I structured the platform's core ontology. Instead of a massive data dump, I compartmentalized the architecture into distinct, focused hubs: the intelligent Dashboard for triage, Cases for forensics, and the Simulator for AI tuning. This progressive disclosure was wireframed extensively.
I developed the core interaction pattern: the 'Reasoning Trace'. I designed flows where every AI risk score inherently required a plain-English breakdown of factors (e.g., Velocity Spike, Shared Device) so analysts were validating, not blindly approving.
To combat the visual fatigue of 8-hour shift work, I established a specialized dark-mode-first aesthetic using a controlled forest green palette. I systematically removed abrasive red warnings, building a calm, hierarchy-based layout using Figma components.
As a true hybrid designer, I didn't just hand over flat mockups. I utilized Figma Make to generate structurally sound atomic components, and transitioned directly into Claude Code to scaffold the frontend in React, ensuring zero design degradation in the live MVP.
I designed a core pattern called the "Reasoning Trace." When the AI flags an anomalous transaction, the UI doesn't just show a generic "High Risk" label. It exposes a plain-English, step-by-step breakdown of exactly which rules triggered the flag, what behavioral baseline was broken, and links to the specific underlying data parameters. This decision transformed the AI from an unexplainable black box into a transparent, trusted assistant.
I architected separate yet cohesive views for frontline analysts compared to compliance managers. Frontline analysts saw deep forensics, case queues, and investigation tools. Managers saw aggregate risk exposure, team productivity metrics, and bottleneck alerts. This reduced the cognitive load for everyone by stripping away tools they legally shouldn't be using anyway.
I intentionally removed heavy usage of the color red. In financial compliance, relying on red creates a culture of panic and alert fatigue. I used a muted, structured hierarchy where risk signals were contextualized and ranked (e.g., using amber, neutral grays, and structural spacing) so users could assess severity logically rather than emotionally.
I designed the workflow so the AI could never independently execute an action (like freezing an account). Every escalation required a human approval check with an integrated internal note system. This baked human accountability into the core product architecture, satisfying the strict documentation requirements of regulatory bodies.
By prioritizing explainability and human oversight, the VeritasGuard design successfully bridged the gap between cutting-edge AI detection models and the rigorous, conservative reality of financial compliance. The final product was a developer-ready MVP architecture that positioned the platform uniquely in the RegTech market — selling trust and clarity rather than just "faster AI automation."
Qualitatively, bringing in the strict, production-ready sensibilities I honed at TD Bank meant the product felt immediately credible to enterprise stakeholders, establishing a strong foundation for future B2B sales conversations and platform scaling.
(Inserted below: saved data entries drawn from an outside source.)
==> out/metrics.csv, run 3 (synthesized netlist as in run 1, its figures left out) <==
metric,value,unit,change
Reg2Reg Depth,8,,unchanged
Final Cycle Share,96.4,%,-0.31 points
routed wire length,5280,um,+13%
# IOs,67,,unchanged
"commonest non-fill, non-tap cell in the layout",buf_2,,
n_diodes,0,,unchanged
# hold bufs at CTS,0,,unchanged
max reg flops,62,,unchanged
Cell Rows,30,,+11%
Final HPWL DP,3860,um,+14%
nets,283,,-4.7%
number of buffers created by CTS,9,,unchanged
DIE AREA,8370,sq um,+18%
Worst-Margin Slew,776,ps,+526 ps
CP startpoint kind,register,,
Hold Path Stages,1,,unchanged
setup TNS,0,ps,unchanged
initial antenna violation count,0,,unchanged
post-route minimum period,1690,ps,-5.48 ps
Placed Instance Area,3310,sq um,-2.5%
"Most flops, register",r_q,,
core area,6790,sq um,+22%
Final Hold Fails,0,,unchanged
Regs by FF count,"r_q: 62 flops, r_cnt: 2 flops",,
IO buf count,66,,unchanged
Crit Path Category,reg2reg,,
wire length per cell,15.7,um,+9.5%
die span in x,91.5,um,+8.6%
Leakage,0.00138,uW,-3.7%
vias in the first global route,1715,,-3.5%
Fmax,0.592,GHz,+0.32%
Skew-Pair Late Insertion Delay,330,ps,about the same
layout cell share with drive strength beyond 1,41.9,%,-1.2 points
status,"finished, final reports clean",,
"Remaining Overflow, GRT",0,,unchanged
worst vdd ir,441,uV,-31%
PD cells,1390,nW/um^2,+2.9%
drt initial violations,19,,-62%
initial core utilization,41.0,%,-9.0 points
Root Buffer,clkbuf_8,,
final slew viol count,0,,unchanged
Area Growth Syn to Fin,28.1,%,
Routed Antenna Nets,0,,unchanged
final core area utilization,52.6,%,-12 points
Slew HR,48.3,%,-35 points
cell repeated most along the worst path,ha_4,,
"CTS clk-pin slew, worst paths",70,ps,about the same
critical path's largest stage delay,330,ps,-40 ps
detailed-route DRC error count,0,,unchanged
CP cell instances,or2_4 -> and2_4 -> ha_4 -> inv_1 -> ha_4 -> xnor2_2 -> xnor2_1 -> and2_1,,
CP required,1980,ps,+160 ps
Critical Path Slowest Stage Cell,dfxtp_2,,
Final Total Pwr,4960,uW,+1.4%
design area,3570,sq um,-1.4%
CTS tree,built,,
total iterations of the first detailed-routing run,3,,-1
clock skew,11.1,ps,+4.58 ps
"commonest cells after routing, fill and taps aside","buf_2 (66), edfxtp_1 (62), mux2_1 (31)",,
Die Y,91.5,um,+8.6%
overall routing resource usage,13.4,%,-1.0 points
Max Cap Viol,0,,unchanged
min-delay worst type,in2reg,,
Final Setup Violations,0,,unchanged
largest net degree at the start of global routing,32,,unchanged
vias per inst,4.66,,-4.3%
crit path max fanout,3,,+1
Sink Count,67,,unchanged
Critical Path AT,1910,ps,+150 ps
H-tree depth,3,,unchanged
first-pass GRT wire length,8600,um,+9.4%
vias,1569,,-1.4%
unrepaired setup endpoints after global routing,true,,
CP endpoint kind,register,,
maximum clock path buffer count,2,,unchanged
This project solidified my belief that AI is a UX problem, not just an engineering problem. The most brilliant machine learning model in the world is useless if the end-user doesn't feel safe clicking "Accept." Designing for VeritasGuard taught me how to intentionally build "friction" back into an interface — slowing the user down just enough to ensure they are making a conscious, legally sound decision.
If I were to expand the scope further, I would lean into designing how the system handles false positives over time. Building a dedicated feedback loop interface where analysts can quickly train the AI to ignore edge-cases would push the product from an "auditable tool" to a truly "adaptive intelligence."